New trends in software development point to the automation of various phases of the software life cycle, particularly the design phase. A typical example is computer-aided software engineering technology,which provides tools to assist in software development. In the past few years, interest has grown in the development of database-management systems (DBMSs) based on the relational model (see the accompanying box for definitions and notations).
Systems for managing large-scale databases under the relational model(for example, Oracle) have become commercially available, which makes the value of a design tool for the relational model obvious. This fact motivated us to implement the Logical Design Tool (LDT), which can also be used as an educational tool for the relational database. Using this tool during database design can detect certain problems that arise when the data is manipulated. An example is a cycle in a schema that leads to ambiguous interpretation of queries.The major problem, however, is to come up with a particular normal-form design (such as a third normal form) through the process of decomposition. Decomposing a relation scheme into several relation schemes prevents the occurrence of anomalies Consider the following Suppliers relation scheme taken from Ullman.
SUPPLIERS (SNAME, SADDRESS, ITEM, PRICE)
We can see several problems with this scheme:
*Redundancy. The address of the supplier repeats each time an item is supplied.
*Potential inconsistency (update anomalies). Because of the redundancy,users can update the address for a supplier in one tuple and leave it fixed in another. Thus, users may not have a unique address for each supplier as they feel intuitively that they should.
*Insertion anomalies. Users cannot record an address for a supplier if that supplier does not currently provide at least one item. Null values can be used for the Item and Price components of a tuple for that supplier.However, when users enter an item for that supplier,they may not remember to delete the tuple with the null values. In addition, if Item and Sname form a key for the relation, it might be awkward or impossible to look up tuples with null values in the key.
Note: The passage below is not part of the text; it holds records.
<file path="config.mk">
export PLATFORM = sky130hd
export DESIGN_NAME = rwl_top
export DESIGN_NICKNAME = d
export VERILOG_FILES = /design/src/rwl_pkg.sv /design/src/rwl_viol_if.sv /design/src/rwl_guard.sv /design/src/rwl_top.sv
export VERILOG_INCLUDE_DIRS = /design/src
export SDC_FILE = /design/constraint.sdc
export NUM_CORES = 1
export LEC_CHECK = 0
export BUFFER_PORTS_ARGS = -buffer_cell sky130_fd_sc_hd__buf_2
export CAP_MARGIN = 20
export CORE_MARGIN = 4
export CORE_UTILIZATION = 40
export CTS_BUF_LIST = sky130_fd_sc_hd__clkbuf_4 sky130_fd_sc_hd__clkbuf_8
export DETAILED_ROUTE_END_ITERATION = 12
export PLACE_DENSITY_LB_ADDON = 0.15
export SYNTH_ARGS = -nofsm -noshare
export SYNTH_HDL_FRONTEND = slang
export SYNTH_SLANG_ARGS = --single-unit
</file>
<file path="constraint.sdc">
create_clock -name mclk_in -period 1.45 [get_ports mclk_in]
set_input_delay 0.2175 -clock mclk_in [delete_from_list [all_inputs] [get_ports mclk_in]]
set_output_delay 0.2175 -clock mclk_in [all_outputs]
set_load 0.05 [all_outputs]
</file>
<file path="src/rwl_regs.svh">
// Register offsets, field positions, reset values and key for the register write lock.
// Assumes byte addresses on a plain 32-bit register port.
`ifndef RWL_REGS_SVH
`define RWL_REGS_SVH
`define RWL_ADDR_W 32
`define RWL_OFF_CFG 32'h40080054
`define RWL_OFF_MODE 32'h400800E4
`define RWL_OFF_STATUS 32'h400800E8
`define RWL_OFF_IRQ_STAT 32'h400800F0
`define RWL_OFF_IRQ_MASK 32'h400800F4
`define RWL_BASE 32'h40080000
`define RWL_KEY 24'h4D4349
`define RWL_KEY_LSB 8
`define RWL_KEY_MSB 31
`define RWL_EN_BIT 0
`define RWL_VFLAG_BIT 0
`define RWL_VSRC_LSB 8
`define RWL_VSRC_MSB 23
`define RWL_CFG_MASK 32'h00001111
`define RWL_CFG_RESET 32'h00000000
`endif

</file>
<file path="src/rwl_pkg.sv">
// Types shared by the register write lock files.
// Assumes the constants header is included by each user.
package rwl_pkg;
  typedef enum logic [1:0] {
    RWL_OPEN = 2'b00,
    RWL_ARMED = 2'b01
  } rwl_state_t;
endpackage : rwl_pkg

</file>
<file path="src/rwl_viol_if.sv">
// Carries a refused-write event from the guard decoder to the top.
// Assumes a single clock domain.
`timescale 1ns/1ps
interface rwl_viol_if;
  logic hit;
  logic [15:0] offset;
  modport src (output hit, output offset);
  modport dst (input hit, input offset);
endinterface : rwl_viol_if

</file>
<file path="src/rwl_guard.sv">
// Combinational decoder that spots writes to the guarded configuration register.
// Assumes address and strobe are synchronous to the caller's clock.
`timescale 1ns/1ps
`include "rwl_regs.svh"
module rwl_guard
  import rwl_pkg::*;
(
  // Bus side
  input wire logic wr_in,
  input wire logic [31:0] addr_in,
  input wire logic armed_in,
  // Result
  output logic cfg_we_out,
  rwl_viol_if.src viol
);
  logic is_cfg;
  always_comb begin
    is_cfg = (addr_in == `RWL_OFF_CFG);
    cfg_we_out = wr_in && is_cfg && !armed_in;
    viol.hit = wr_in && is_cfg && armed_in;
    viol.offset = 16'(addr_in - `RWL_BASE);
  end
endmodule : rwl_guard

</file>
<file path="src/rwl_top.sv">
// Register write lock: keyed protection of the card host configuration register.
// Assumes a plain register port with one-cycle strobes and read data one cycle later.
// Notes on behaviour
// - Enable bit one with correct key in one write arms protection.
// - Enable bit zero with correct key in one write disarms protection.
// - Wrong key leaves enable unchanged; key field always reads zero.
// - Violation flag bit 0 sets on violation, clears when status is read.
// - Offending register offset captured in status bits 8 to 23.
// - Configuration register writes ignored while protection is armed.
`timescale 1ns/1ps
`include "rwl_regs.svh"
module rwl_top
  import rwl_pkg::*;
(
  // Clock and reset
  input wire logic mclk_in,
  input wire logic sys_rst_in,
  // Register port
  input wire logic [31:0] addr_in,
  input wire logic [31:0] wdata_in,
  input wire logic wr_in,
  input wire logic rd_in,
  output logic [31:0] rdata_out,
  // Block outputs
  output logic [31:0] cfg_out,
  output logic protect_enable_out,
  output logic irq_out
);
  rwl_state_t state_reg, state_next;
  logic [31:0] cfg_reg, cfg_next;
  logic violation_flag_reg, violation_flag_next;
  logic [15:0] violation_source_offset_reg, violation_source_offset_next;
  logic irq_stat_reg, irq_stat_next;
  logic irq_mask_reg, irq_mask_next;
  logic irq_reg, irq_next;
  logic protect_enable_reg, protect_enable_next;
  logic [31:0] rdata_reg, rdata_next;
  logic cfg_we;
  logic key_ok;
  rwl_viol_if viol_bus ();

  rwl_guard u_guard (
    .wr_in(wr_in),
    .addr_in(addr_in),
    .armed_in(state_reg == RWL_ARMED),
    .cfg_we_out(cfg_we),
    .viol(viol_bus.src)
  );

  assign key_ok = (wdata_in[`RWL_KEY_MSB:`RWL_KEY_LSB] == `RWL_KEY);

  always_comb begin
    state_next = state_reg;
    cfg_next = cfg_reg;
    violation_flag_next = violation_flag_reg;
    violation_source_offset_next = violation_source_offset_reg;
    irq_stat_next = irq_stat_reg;
    irq_mask_next = irq_mask_reg;
    rdata_next = 32'h00000000;
    if (wr_in && addr_in == `RWL_OFF_MODE && key_ok) begin
      state_next = wdata_in[`RWL_EN_BIT] ? RWL_ARMED : RWL_OPEN;
    end
    if (cfg_we) begin
      cfg_next = wdata_in & `RWL_CFG_MASK;
    end
    if (rd_in) begin
      case (addr_in)
        `RWL_OFF_CFG: rdata_next = cfg_reg;
        `RWL_OFF_MODE: rdata_next = {31'h00000000, state_reg == RWL_ARMED};
        `RWL_OFF_STATUS: begin
          rdata_next = {8'h00, violation_source_offset_reg, 7'h00, violation_flag_reg};
          violation_flag_next = 1'b0;
        end
        `RWL_OFF_IRQ_STAT: rdata_next = {31'h00000000, irq_stat_reg};
        `RWL_OFF_IRQ_MASK: rdata_next = {31'h00000000, irq_mask_reg};
        default: rdata_next = 32'h00000000;
      endcase
    end
    if (wr_in && addr_in == `RWL_OFF_IRQ_STAT && wdata_in[0]) begin
      irq_stat_next = 1'b0;
    end
    if (wr_in && addr_in == `RWL_OFF_IRQ_MASK) begin
      irq_mask_next = wdata_in[0];
    end
    // Set wins over a clear in the same cycle so no violation is lost.
    if (viol_bus.hit) begin
      violation_flag_next = 1'b1;
      violation_source_offset_next = viol_bus.offset;
      irq_stat_next = 1'b1;
    end
    irq_next = irq_stat_next && irq_mask_next;
    protect_enable_next = (state_next == RWL_ARMED);
  end

  always_ff @(posedge mclk_in) begin
    if (sys_rst_in) begin
      state_reg <= RWL_OPEN;
      cfg_reg <= `RWL_CFG_RESET;
      violation_flag_reg <= 1'b0;
      violation_source_offset_reg <= 16'h0000;
      irq_stat_reg <= 1'b0;
      irq_mask_reg <= 1'b0;
      irq_reg <= 1'b0;
      protect_enable_reg <= 1'b0;
      rdata_reg <= 32'h00000000;
    end else begin
      state_reg <= state_next;
      cfg_reg <= cfg_next;
      violation_flag_reg <= violation_flag_next;
      violation_source_offset_reg <= violation_source_offset_next;
      irq_stat_reg <= irq_stat_next;
      irq_mask_reg <= irq_mask_next;
      irq_reg <= irq_next;
      protect_enable_reg <= protect_enable_next;
      rdata_reg <= rdata_next;
    end
  end

  assign rdata_out = rdata_reg;
  assign cfg_out = cfg_reg;
  assign protect_enable_out = protect_enable_reg;
  assign irq_out = irq_reg;
endmodule : rwl_top

</file>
*Deletion anomalies. If users delete all the items supplied by one supplier, they unintentionally lose track of its address.
The Relational Database Model
Here we present some brief definitions and notations of the relational database used in this article.
Definitions
Conceptually, a table can represent a relation.Each row represents a tuple, and each column represents an attribute. The set of attribute names for a relation is called the relation scheme.In Table A, we see a relation whose attributes are S#, Sname,Status, and City. The tuple is {S1, Smith, 20, London].The relation scheme for this relation is SUPPLIERS (S#, Sname, Status, City). Any set of one or more attributes that uniquely identifies the tuples is called a candidate key (like S#), and the attribute selected for the relation is called the primary key (or just key). A relational schema is composed of a set of relation schemes.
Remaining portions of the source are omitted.